Allegheny County Health Department short on COVID-19 vaccine second doses for some at Monroeville clinic

The Allegheny County Health Department announced they do not have enough supply of the COVID-19 vaccine to provide second doses to some people reaching the 28-day minimum in the coming week, citing the statewide Moderna shortage and weather delays.

The delay impacts those due for their second dose between February 24 and 27 in Monroeville ONLY.

The health department says it has sent emails to them.

It does not impact those who went to the Monroeville clinic on January 25th and 26th, due for a second dose February 22nd and 23rd.

The county also announced they will not be taking first-dose appointments for next week at this time.

“The supply of vaccine in Pennsylvania faces two challenges at this moment, a string of bad weather delaying shipment and a shortage for second doses," said Health Department Director Dr. Debra Bogen. "The county Health Department is committed to being a good partner and part of the solution as the state responds to these challenges.

“The priorities of the ACHD during this period are to create as little disruption as possible for those due for their second doses and to fully vaccinate those 65 and older, who are at the greatest risk of severe illness or death from COVID-19,” she said.

Friday morning, County Executive Rich Fitzgerald told the KDKA Radio morning show that vaccine distribution in the county was actually improving. "I think some people want to see it faster, I certainly do," he said. "We're seeing more and more delivery.

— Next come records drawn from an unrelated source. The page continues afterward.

[config.mk]
export PLATFORM = sky130hd
export DESIGN_NAME = pc_gen_unit
export DESIGN_NICKNAME = d
export VERILOG_FILES = /design/src/rtl/pc_gen_unit.sv
export SDC_FILE = /design/constraint.sdc
export NUM_CORES = 1
export LEC_CHECK = 0
export BUFFER_PORTS_ARGS = -buffer_cell sky130_fd_sc_hd__buf_2
export CORE_AREA = 2 2 131 133
export CTS_CLUSTER_DIAMETER = 120
export DETAILED_ROUTE_END_ITERATION = 16
export DIE_AREA = 0 0 133 135
export PLACE_DENSITY_LB_ADDON = 0.08
export RECOVER_POWER = 50
export SLEW_MARGIN = 0
export SYNTH_ARGS = -nofsm -noshare
export SYNTH_HDL_FRONTEND = slang
export SYNTH_SLANG_ARGS = --single-unit
[constraint.sdc]
create_clock -name clk -period 3.89 [get_ports clk]
set_input_delay 0.389 -clock clk [delete_from_list [all_inputs] [get_ports clk]]
set_output_delay 0.389 -clock clk [all_outputs]
set_load 0.01 [all_outputs]
[src/rtl/pc_gen_unit.sv]
// PC register and next-PC generator with stall, exception redirect and IF-flush pulse.
// Optional return-address stack is enabled by defining PC_RAS_EN.
module pc_gen_unit #(
  parameter int          WIDTH      = 32,
  parameter logic [31:0] RESET_PC   = 32'h0000_3000,
  parameter logic [31:0] EXC_VECTOR = 32'h0000_4180,
  parameter int          RAS_DEPTH  = 4
) (
  input  logic             clk,
  input  logic             rst,
  input  logic             stall,
  input  logic             exc_req,
  input  logic [2:0]       npc_op,
  input  logic             branch_taken,
  input  logic [25:0]      imm,
  input  logic [WIDTH-1:0] rs_data,
  output logic [WIDTH-1:0] pc,
  output logic [WIDTH-1:0] pc_plus4,
  output logic [WIDTH-1:0] npc,
  output logic             redirect,
  output logic             ras_hit
);

  localparam logic [2:0] OP_PLUS4  = 3'b000;
  localparam logic [2:0] OP_BRANCH = 3'b001;
  localparam logic [2:0] OP_JUMP   = 3'b010;
  localparam logic [2:0] OP_JAL    = 3'b011;
  localparam logic [2:0] OP_JR     = 3'b100;
  localparam logic [2:0] OP_RET    = 3'b101;

  localparam logic [WIDTH-1:0] RESET_VAL = WIDTH'(RESET_PC);
  localparam logic [WIDTH-1:0] EXC_VAL   = WIDTH'(EXC_VECTOR);
  localparam logic [WIDTH-1:0] FOUR      = WIDTH'(32'd4);

  logic             advance;
  logic             nonseq;
  logic [WIDTH-1:0] branch_target;
  logic [WIDTH-1:0] jump_target;
  logic [WIDTH-1:0] reg_target;
  logic [WIDTH-1:0] ret_target;
  logic             unused_low;

  assign advance       = !exc_req && !stall;
  assign pc_plus4      = pc + FOUR;
  assign branch_target = pc_plus4 + {{(WIDTH-18){imm[15]}}, imm[15:0], 2'b00};
  assign jump_target   = {pc_plus4[WIDTH-1:28], imm, 2'b00};
  // Register targets are forced word-aligned; the dropped bits are intentionally ignored.
  assign reg_target    = {rs_data[WIDTH-1:2], 2'b00};
  assign unused_low    = ^rs_data[1:0];

`ifdef PC_RAS_EN
  localparam int PTR_W = $clog2(RAS_DEPTH);
  localparam int CNT_W = $clog2(RAS_DEPTH + 1);
  localparam logic [PTR_W-1:0] PTR_ONE  = PTR_W'(1);
  localparam logic [CNT_W-1:0] CNT_ONE  = CNT_W'(1);
  localparam logic [CNT_W-1:0] CNT_FULL = CNT_W'(RAS_DEPTH);

  logic [WIDTH-1:0] ras_mem [RAS_DEPTH];
  logic [PTR_W-1:0] ras_ptr;
  logic [CNT_W-1:0] ras_cnt;
  logic             ras_push;

  // ras_ptr addresses the next free slot; the circular wrap overwrites the oldest entry.
  assign ras_push   = advance && (npc_op == OP_JAL);
  assign ras_hit    = (npc_op == OP_RET) && (ras_cnt != {CNT_W{1'b0}});
  assign ret_target = ras_hit ? ras_mem[ras_ptr - PTR_ONE] : reg_target;

  // RAS pointer and occupancy count
  always_ff @(posedge clk) begin
    if (rst) begin
      ras_ptr <= {PTR_W{1'b0}};
      ras_cnt <= {CNT_W{1'b0}};
    end else if (ras_push) begin
      ras_ptr <= ras_ptr + PTR_ONE;
      if (ras_cnt != CNT_FULL) begin
        ras_cnt <= ras_cnt + CNT_ONE;
      end else begin
        ras_cnt <= ras_cnt;
      end
    end else if (advance && ras_hit) begin
      ras_ptr <= ras_ptr - PTR_ONE;
      ras_cnt <= ras_cnt - CNT_ONE;
    end else begin
      ras_ptr <= ras_ptr;
      ras_cnt <= ras_cnt;
    end
  end

  // RAS storage; entries beyond the count are never read
  always_ff @(posedge clk) begin
    if (!rst && ras_push) begin
      ras_mem[ras_ptr] <= pc_plus4;
    end
  end
`else
  localparam int unused_ras_depth = RAS_DEPTH;

  assign ras_hit    = 1'b0;
  assign ret_target = reg_target;
`endif

  // Next-PC selection and non-sequential flag
  always_comb begin
    npc    = pc_plus4;
    nonseq = 1'b0;
    case (npc_op)
      OP_PLUS4: begin
        npc    = pc_plus4;
        nonseq = 1'b0;
      end
      OP_BRANCH: begin
        if (branch_taken) begin
          npc    = branch_target;
          nonseq = 1'b1;
        end else begin
          npc    = pc_plus4;
          nonseq = 1'b0;
        end
      end
      OP_JUMP, OP_JAL: begin
        npc    = jump_target;
        nonseq = 1'b1;
      end
      OP_JR: begin
        npc    = reg_target;
        nonseq = 1'b1;
      end
      OP_RET: begin
        npc    = ret_target;
        nonseq = 1'b1;
      end
      default: begin
        npc    = pc_plus4;
        nonseq = 1'b0;
      end
    endcase
  end

  // PC register and one-cycle redirect pulse; exception overrides stall
  always_ff @(posedge clk) begin
    if (rst) begin
      pc       <= RESET_VAL;
      redirect <= 1'b0;
    end else if (exc_req) begin
      pc       <= EXC_VAL;
      redirect <= 1'b1;
    end else if (stall) begin
      pc       <= pc;
      redirect <= 1'b0;
    end else begin
      pc       <= npc;
      redirect <= nonseq;
    end
  end

endmodule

Slightly more every week, coming in."

The CDC alerted the state to expect delays of both the Moderna and Pfizer vaccines due to the effects of recent winter storms.

In addition to the weather causing shipment delays, the state revealed that there was a mix-up in the administration of doses of the Moderna vaccine as some providers accidentally gave out the wrong shots.

"We discovered some providers inadvertently used the Moderna vaccine shipped to them intended as second doses, as first doses," said Department of Health Acting Secretary Alison Beam.